### TASK GOAL
Restate each entry word for word, leaving nothing out.

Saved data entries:
Content starts
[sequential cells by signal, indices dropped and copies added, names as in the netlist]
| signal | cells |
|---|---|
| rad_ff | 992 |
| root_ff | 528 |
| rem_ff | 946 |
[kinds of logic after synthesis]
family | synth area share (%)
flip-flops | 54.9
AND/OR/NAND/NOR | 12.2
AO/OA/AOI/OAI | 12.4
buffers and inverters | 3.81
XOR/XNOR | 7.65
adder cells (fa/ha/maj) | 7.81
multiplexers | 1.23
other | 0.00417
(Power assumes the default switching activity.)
Content ends
### RESPONSE FOR THIS EXERCISE
[sequential cells by signal, indices dropped and copies added, names as in the netlist]
| signal | cells |
|---|---|
| rad_ff | 992 |
| root_ff | 528 |
| rem_ff | 946 |
[kinds of logic after synthesis]
family | synth area share (%)
flip-flops | 54.9
AND/OR/NAND/NOR | 12.2
AO/OA/AOI/OAI | 12.4
buffers and inverters | 3.81
XOR/XNOR | 7.65
adder cells (fa/ha/maj) | 7.81
multiplexers | 1.23
other | 0.00417
(Power assumes the default switching activity.)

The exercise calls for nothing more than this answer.